Unter dem Aspekt der »Kinoreise« schließt sich dann auch The Sound of Insects: Record of a Mummy, der neueste Film Liechtis, an sein bisheriges Werk an. Sound of Insects ist die Reise eines Lebensmüden in den Tod hinein, und zwar durch die denkbar grausamste Art: durch das selbst herbeigeführte Verhungern. Der Film basiert auf dem authentischen Protokoll eines ungefähr vierzigjährigen Japaners, der sich in den Wald zurückzog und sich dort – ausgestattet mit einem Kofferradio, wenig Essbarem, ein wenig Wasser und einer Plastikplane gegen die Witterung – langsam und qualvoll zu Tode hungerte. Er führte Tagebuch über seinen Hungertod; und als man eines Tages seine Leiche in dem versteckten Winkel des Waldes fand – ein Bild übrigens, mit dem der Film noch ganz reportagehaft beginnt – hielt man das genaue Protokoll seiner Reise in den Tod in den Händen. Der japanische Schriftsteller Shimada Mashiko hat die Aufzeichnungen literarisch bearbeitet, ihnen in der Novelle »Miira ni narumade« eine kraftvolle, mitreißende Sprache gegeben. Liechti setzt in seinem Film ganz auf diese suggestive Kraft des gesprochenen Wortes. Er lässt die Sätze von der durchdringenden Stimme des Avantgarde-Filmers Peter Mettler aus dem Off sprechen. Dazu sind vage, durch extreme Close-Ups eng perspektivierte Naturimpressionen aus einem Wald zu sehen, die sich an den subjektiven Blick des Sterbenden herantasten und von seiner zunehmenden Orientierungslosigkeit zeugen. Regentropfen auf der Plastikplane, ein Spinnennetz, einmal auch – da sind wir schon fast am Ende des Films und dem Tod ganz nah – eine Halluzination: ein Pferd, wie aus einem Stummfilm kommend, das in einer Waldlichtung steht. Die Bilder, die Liechti dem Text assoziiert, illustrieren niemals. Sie machen vielmehr das Sterben des Mannes im Wald unter dem verlöschenden Bewusstsein und dem langsam versiegendem Stream of Consciousness »lebendig« und erlebbar. Sound of Insects ist nicht weniger als die Erfahrung des Sterbens und eine Reise an den Bereich der Wirklichkeit, an dem diese sich aufzulösen beginnt.

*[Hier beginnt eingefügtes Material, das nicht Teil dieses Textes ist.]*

### src/logic/ppae_pkg.sv
// ppae_pkg: register map, attribute codes, values and timing counts
// assumes a byte-wide register port synchronous to core_clk
// How it works
// host loads value at attr_value_low/attr_value_high and code at attr_code_low/attr_code_high first.
// writing one to bit 0 of attr_trigger launches the held command.
// accepted command sets status flag bit 7 of attr_status_flag.
// busy bit 0 of attr_busy high while a command executes.
// writing one to flag bit clears it; host clears after each command.
// code 0x02 sets pattern in bits 2:0, high bits load tx/rx.
// value bits 4, 5, 7 request reseed, autoseed, stop on error.
// code 0x02 values 0x3ff, 0x1ff, 0x2ff disable both, tx, rx.
// prbs command returns 0x02 on success, 0x00 when background busy.
// code 0x01 value 0x07 enables transmitter and receiver.
// host waits for tx and rx ready before enabling comparator.
// code 0x03 value 0x0203 enables the receive data comparator.
// 32-bit hard error counter, reset by code 0x17 value zero.
// code 0x18 value 0x03 selects count; next two 0x1a read halves.
// counter does not accumulate while continuous adaptation runs.
// code 0x001b injects tx errors for value bits.
// code 0x0a value 0x01 starts initial adaptation.
// code 0x0126 value 0x0b00 returns initial adaptation status bit 0.
// code 0x0a value 0x06 starts continuous adaptation.
// code 0x0a value 0x03 also enables continuous adaptation.
// one command at a time; writes ignored while busy; a flag clear write to attr_status_flag still acts while busy.
// error counter saturates at its maximum.
package ppae_pkg;
  localparam logic [7:0]  ADDR_VAL_LO  = 8'h84;
  localparam logic [7:0]  ADDR_VAL_HI  = 8'h85;
  localparam logic [7:0]  ADDR_CODE_LO = 8'h86;
  localparam logic [7:0]  ADDR_CODE_HI = 8'h87;
  localparam logic [7:0]  ADDR_RET_LO  = 8'h88;
  localparam logic [7:0]  ADDR_RET_HI  = 8'h89;
  localparam logic [7:0]  ADDR_FLAG    = 8'h8a;
  localparam logic [7:0]  ADDR_BUSY    = 8'h8b;
  localparam logic [7:0]  ADDR_TRIG    = 8'h90;
  localparam int          FLAG_BIT     = 7;
  localparam int          BUSY_BIT     = 0;
  localparam int          TRIG_BIT     = 0;
  localparam logic [15:0] CODE_CHAN    = 16'h0001;
  localparam logic [15:0] CODE_PRBS    = 16'h0002;
  localparam logic [15:0] CODE_CMP     = 16'h0003;
  localparam logic [15:0] CODE_ADAPT   = 16'h000a;
  localparam logic [15:0] CODE_ERR_RST = 16'h0017;
  localparam logic [15:0] CODE_SEL     = 16'h0018;
  localparam logic [15:0] CODE_RD      = 16'h001a;
  localparam logic [15:0] CODE_INJ     = 16'h001b;
  localparam logic [15:0] CODE_STAT    = 16'h0126;
  localparam logic [15:0] VAL_CHAN_ON  = 16'h0007;
  localparam logic [15:0] VAL_CMP_ON   = 16'h0203;
  localparam logic [15:0] VAL_DIS_BOTH = 16'h03ff;
  localparam logic [15:0] VAL_DIS_TX   = 16'h01ff;
  localparam logic [15:0] VAL_DIS_RX   = 16'h02ff;
  localparam logic [15:0] VAL_SEL_ERR  = 16'h0003;
  localparam logic [15:0] VAL_AD_INIT  = 16'h0001;
  localparam logic [15:0] VAL_AD_CONT  = 16'h0006;
  localparam logic [15:0] VAL_AD_CONT2 = 16'h0003;
  localparam logic [15:0] VAL_AD_STOP  = 16'h0000;
  localparam logic [15:0] VAL_STAT_INI = 16'h0b00;
  localparam logic [15:0] RET_PRBS_OK  = 16'h0002;
  localparam logic [15:0] RET_FAIL     = 16'h0000;
  localparam int          PAT_LSB      = 0;
  localparam int          RESEED_BIT   = 4;
  localparam int          AUTOSEED_BIT = 5;
  localparam int          STOPERR_BIT  = 7;
  localparam int          LOAD_TX_BIT  = 8;
  localparam int          LOAD_RX_BIT  = 9;
  localparam int          EXEC_NS      = 40;
  localparam int          CLK_NS       = 10;
  localparam logic [3:0]  EXEC_CYC     = 4'((EXEC_NS + CLK_NS - 1) / CLK_NS);
  localparam int          INIT_AD_NS   = 500;
  localparam logic [7:0]  INIT_AD_CYC  = 8'(INIT_AD_NS / CLK_NS);
  typedef enum logic [1:0] {ST_IDLE, ST_EXEC, ST_DONE} ppae_state_t;
endpackage

### src/logic/ppae_err_counter.sv
// ppae_err_counter: saturating 32-bit hard error counter
// assumes err_pulse is one cycle per detected bit error
module ppae_err_counter (
  input  wire logic        core_clk,
  input  wire logic        srst,
  input  wire logic        clear,
  input  wire logic        count_en,
  input  wire logic        err_pulse,
  output logic [31:0]      count
);
  import ppae_pkg::*;
  typedef struct packed {logic [31:0] cnt;} ppae_cnt_t;
  ppae_cnt_t s_reg;
  ppae_cnt_t s_next;
  always_comb begin
    s_next = s_reg;
    if (clear) begin
      s_next.cnt = 32'h0;
    end else if (count_en && err_pulse && s_reg.cnt != 32'hffffffff) begin
      s_next.cnt = s_reg.cnt + 32'h1;
    end
  end
  always_ff @(posedge core_clk) begin
    if (srst) begin
      s_reg <= '0;
    end else begin
      s_reg <= s_next;
    end
  end
  assign count = s_reg.cnt;
  property p_sat;
    @(posedge core_clk) disable iff (srst)
      (s_reg.cnt == 32'hffffffff && !clear) |=> s_reg.cnt == 32'hffffffff;
  endproperty
  a_sat: assert property (p_sat) else $error("counter wrapped");
  property p_clr;
    @(posedge core_clk) disable iff (srst) clear |=> s_reg.cnt == 32'h0;
  endproperty
  a_clr: assert property (p_clr) else $error("counter not cleared");
  property p_hold;
    @(posedge core_clk) disable iff (srst)
      (!count_en && !clear) |=> $stable(s_reg.cnt);
  endproperty
  a_hold: assert property (p_hold) else $error("counted while off");
endmodule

Etwas erfahrbar machen, was ein eigentlich nicht erlebbarer Bestandteil menschlicher Existenz ist: Liechtis Film ist eine Gratwanderung am Rande des Möglichen, und die volle Größe erhält der Film durch sein Verlassen der Wirklichkeit, nicht nur thematisch, sondern durch ein geschicktes Ausbalancieren der dokumentarischen Realität und ihrer lyrisch-literarischen Bearbeitung.
Diese Gratwanderungen zwischen dem Authentischen und dem Gestalteten zog sich durch viele der beim IFFR programmierten Filme. Xiao Li zi, deutsch Survival Song, ein auf den ersten Blick fast schon konventionell beobachtender chinesischer Dokumentarfilm von Yu Guangyi, entfaltete mit seiner
Geschichte über den arbeitslosen Waldarbeiter Hen und dem leicht verrückten, aber faszinierenden Hilfsarbeiter Xiao Li eine narrative Kraft, die das Dokumentarische gegenüber der Geschichte, die da erzählt wurde, zum Verblassen brachte. Aus den dokumentierten Personen wurden echte Protagonisten, Charaktere einer Erzählung über das Vertreiben einer armen Familie aus dem nordchinesischen Hinterland, so skandalös wie unglaublich.
Ähnlich stark wirkten die
Protagonisten aus L’apprenti (The Apprentice) des Franzosen Samuel Collardey. Zugleich an 17 ans von Didier Nion und Entre les murs von Laurent Cantet (dem letztjährigen Cannes-Gewinner)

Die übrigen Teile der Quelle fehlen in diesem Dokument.